Thank you, Ahab,” the bundle of petticoats says, brushing herself down, a very pointed nose re-emerging from under a ridiculous hat. The lanky fellow lowers himself down and smiles at you, brief and quiet. You're a little too harassed to smile back, however, until a woman suddenly appears on the nearest rooftop in a blare of bagpipes and a spill of brown hair. The croaking of frogs and the patter of impromptu rain is completely drowned for a moment as the bagpipes skirl and drone and skirl and everyone automatically stuffs hands, knees or other appendages into their ears, and you scuttle deeper into your gutter, trying to block out the Demon Noise. Around you, though, the frog is dancing.

You blink. The frog is - jigging, step-dancing a miniature ceilidh (and tripping over its feet), when out of the doorway stomps a woman with heterochromatic eyes, a shaggy-haired man with a guitar, and a valkyrie on a kittybike humming ho-jo-toho under her breath. Or at least that's what you make out on her lips because she's smiling at you too, and so is the man clutching the kilt and the man with the cane and the man with the ears, only that's a toothier smile than you'd prefer, and they're smiling at each other as the rain pours down and the frog does a clumsy backflip into a puddle and pink rosepetals flood about your knees and they're all happy, and ridiculously relieved, and for some reason you're happy too although you're not sure why. All you know is, there are no crumpets, but there are brownies. You're not going to Aunt Miriam's for tea after all, you're going to be eating brownies in hose-rain while a frog caboodles about your feet and demon music skirls above the roofs. And you don't know what just happened, who these people are and what the hell the bananas were for, but there are brownies. And things are always better with brownies.
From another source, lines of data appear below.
interface crc32r_out_if;
	import crc32r_pkg::*;

	logic valid;
	logic ready;
	crc_t crc_value;
	logic message_done;

	modport source (output valid, output crc_value, output message_done, input ready);
	modport sink (input valid, input crc_value, input message_done, output ready);
endinterface : crc32r_out_if

interface crc32r_cfg_if;
	import crc32r_pkg::*;

	logic valid;
	logic ready;
	crc_t data;

	modport source (output valid, output data, input ready);
	modport sink (input valid, input data, output ready);
endinterface : crc32r_cfg_if

`default_nettype wire

--- src/crc32r_step.sv ---
// ----------------------------------------------------------------------------
// crc32r_step
// Feeds one byte, most significant bit first, into the CRC register.
// ----------------------------------------------------------------------------
`default_nettype none

module crc32r_step (
	input  wire crc32r_pkg::crc_t  crc_in,
	input  wire crc32r_pkg::byte_t data_in,
	output crc32r_pkg::crc_t       crc_out
);
	import crc32r_pkg::*;

	// Eight bit steps unrolled into one XOR network.
	always_comb begin
		crc_t acc;
		logic top;
		acc = crc_in;
		for (int k = BYTE_W - 1; k >= 0; k--) begin
			top = acc[CRC_W-1];
			acc = {acc[CRC_W-2:0], data_in[k]};
			if (top) begin
				acc = acc ^ CRC_POLY;
			end
		end
		crc_out = acc;
	end

endmodule : crc32r_step

`default_nettype wire

--- src/crc32_reg_poly_400007_bytewise.sv ---
// ----------------------------------------------------------------------------
// crc32_reg_poly_400007_bytewise
// Byte-wide CRC-32 shift-in register, polynomial 0x400007.
// ----------------------------------------------------------------------------
// Usage:
// Bytes arrive on in_ch; each accepted beat carries one message byte, a
// first_byte flag that reloads the CRC register from the seed before the
// byte, and a last_byte mark. Every input beat produces exactly one beat on
// out_ch with the CRC register after that byte and message_done echoing
// last_byte. The seed is written through cfg, which is always ready; write
// it only while no byte is in flight.
// An accepted input beat reaches out_ch through one input register, then
// the result register. Throughput is one byte per cycle while out_ch does
// not stall, set by the eight-bit XOR network that updates the CRC
// register.
// When out_ch stalls, the result register holds and the input register can
// still take one more byte; in_ch.ready drops only when both are full.
// Reset clears the seed and the CRC register to zero and empties both
// stages.
// ----------------------------------------------------------------------------
`default_nettype none

module crc32_reg_poly_400007_bytewise (
	input  wire          clk,
	input  wire          arst_n,
	crc32r_in_if.sink    in_ch,
	crc32r_out_if.source out_ch,
	crc32r_cfg_if.sink   cfg
);
	import crc32r_pkg::*;

	crc_t  seed_q;
	crc_t  crc_q;
	logic  valid_s1;
	byte_t byte_s1;
	logic  first_s1;
	logic  last_s1;
	logic  out_valid_q;
	logic  done_q;
	logic  advance;
	crc_t  crc_start;
	crc_t  crc_next;

	assign cfg.ready = 1'b1;

	always_ff @(posedge clk or negedge arst_n) begin
		if (!arst_n) begin
			seed_q <= '0;
		end else if (cfg.valid) begin
			seed_q <= cfg.data;
		end
	end

	// The input stage moves on whenever the result register is free or drains.
	assign advance     = valid_s1 && (!out_valid_q || out_ch.ready);
	assign in_ch.ready = !valid_s1 || advance;

	always_ff @(posedge clk or negedge arst_n) begin
		if (!arst_n) begin
			valid_s1 <= 1'b0;
		end else if (in_ch.ready) begin
			valid_s1 <= in_ch.valid;
		end
	end

	always_ff @(posedge clk) begin
		if (in_ch.valid && in_ch.ready) begin
			byte_s1  <= in_ch.data_byte;
			first_s1 <= in_ch.first_byte;
			last_s1  <= in_ch.last_byte;
		end
	end

	assign crc_start = first_s1 ? seed_q : crc_q;

	crc32r_step u_step (
		.crc_in  (crc_start),
		.data_in (byte_s1),
		.crc_out (crc_next)
	);

	// The running CRC register doubles as the result payload.
	always_ff @(posedge clk or negedge arst_n) begin
		if (!arst_n) begin
			crc_q       <= '0;
			out_valid_q <= 1'b0;
			done_q      <= 1'b0;
		end else begin
			if (advance) begin
				crc_q  <= crc_next;
				done_q <= last_s1;
			end
			if (advance) begin
				out_valid_q <= 1'b1;
			end else if (out_ch.ready) begin
				out_valid_q <= 1'b0;
			end
		end
	end

	assign out_ch.valid        = out_valid_q;
	assign out_ch.crc_value    = crc_q;
	assign out_ch.message_done = done_q;

	a_advance_fills_output: assert property (@(posedge clk) disable iff (!arst_n)
		advance |=> out_valid_q)
		else $error("result register empty after a byte moved on");

	a_crc_holds_when_idle: assert property (@(posedge clk) disable iff (!arst_n)
		!advance |=> $stable(crc_q))
		else $error("CRC register changed without a byte");

	a_stage_holds_on_stall: assert property (@(posedge clk) disable iff (!arst_n)
		(valid_s1 && !advance) |=> (valid_s1 && $stable(byte_s1) && $stable(first_s1)))
		else $error("stalled input stage lost its byte");

endmodule : crc32_reg_poly_400007_bytewise

`default_nettype wire
--- src/flat_wrapper.sv ---
// flat-port wrapper written by rule: the top's interface ports become plain ports
module crc32_reg_poly_400007_bytewise_flat import crc32r_pkg::*;
  (clk, arst_n, in_ch_valid, in_ch_data_byte, in_ch_first_byte, in_ch_last_byte, in_ch_ready, out_ch_valid, out_ch_crc_value, out_ch_message_done, out_ch_ready, cfg_valid, cfg_data, cfg_ready);
  crc32r_in_if in_ch_i ();
  crc32r_out_if out_ch_i ();
  crc32r_cfg_if cfg_i ();
  input  wire clk;
  input  wire arst_n;
  input wire logic [$bits(in_ch_i.valid)-1:0] in_ch_valid;
  input wire logic [$bits(in_ch_i.data_byte)-1:0] in_ch_data_byte;
  input wire logic [$bits(in_ch_i.first_byte)-1:0] in_ch_first_byte;
  input wire logic [$bits(in_ch_i.last_byte)-1:0] in_ch_last_byte;
  output wire logic [$bits(in_ch_i.ready)-1:0] in_ch_ready;
  output wire logic [$bits(out_ch_i.valid)-1:0] out_ch_valid;
  output wire logic [$bits(out_ch_i.crc_value)-1:0] out_ch_crc_value;
  output wire logic [$bits(out_ch_i.message_done)-1:0] out_ch_message_done;
  input wire logic [$bits(out_ch_i.ready)-1:0] out_ch_ready;
  input wire logic [$bits(cfg_i.valid)-1:0] cfg_valid;
  input wire logic [$bits(cfg_i.data)-1:0] cfg_data;
  output wire logic [$bits(cfg_i.ready)-1:0] cfg_ready;
  assign in_ch_i.valid = in_ch_valid;
  assign in_ch_i.data_byte = in_ch_data_byte;
  assign in_ch_i.first_byte = in_ch_first_byte;
  assign in_ch_i.last_byte = in_ch_last_byte;
  assign in_ch_ready = in_ch_i.ready;
  assign out_ch_valid = out_ch_i.valid;
  assign out_ch_crc_value = out_ch_i.crc_value;
  assign out_ch_message_done = out_ch_i.message_done;
  assign out_ch_i.ready = out_ch_ready;
  assign cfg_i.valid = cfg_valid;
  assign cfg_i.data = cfg_data;
  assign cfg_ready = cfg_i.ready;
  crc32_reg_poly_400007_bytewise u_core (.clk(clk), .arst_n(arst_n), .in_ch(in_ch_i), .out_ch(out_ch_i), .cfg(cfg_i));
endmodule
“This is GERM,” a voice says into your ear and you scoot back in a wave of wet crumpets, blinking. But it's an old feller, tweedy and smiling as he clutches a lunchbox, nodding at some of the others dancing in the hose-rain with the frog. He hands you a Werther's Original and you take it, bemused. “Scuse me,” he says, “But I think it's time to head to the cloakroom for some celebrations. You coming?

OOC Note: Feel very, very free to fiddle with how you've been portrayed, or speech defects, or whatever. Huzzah!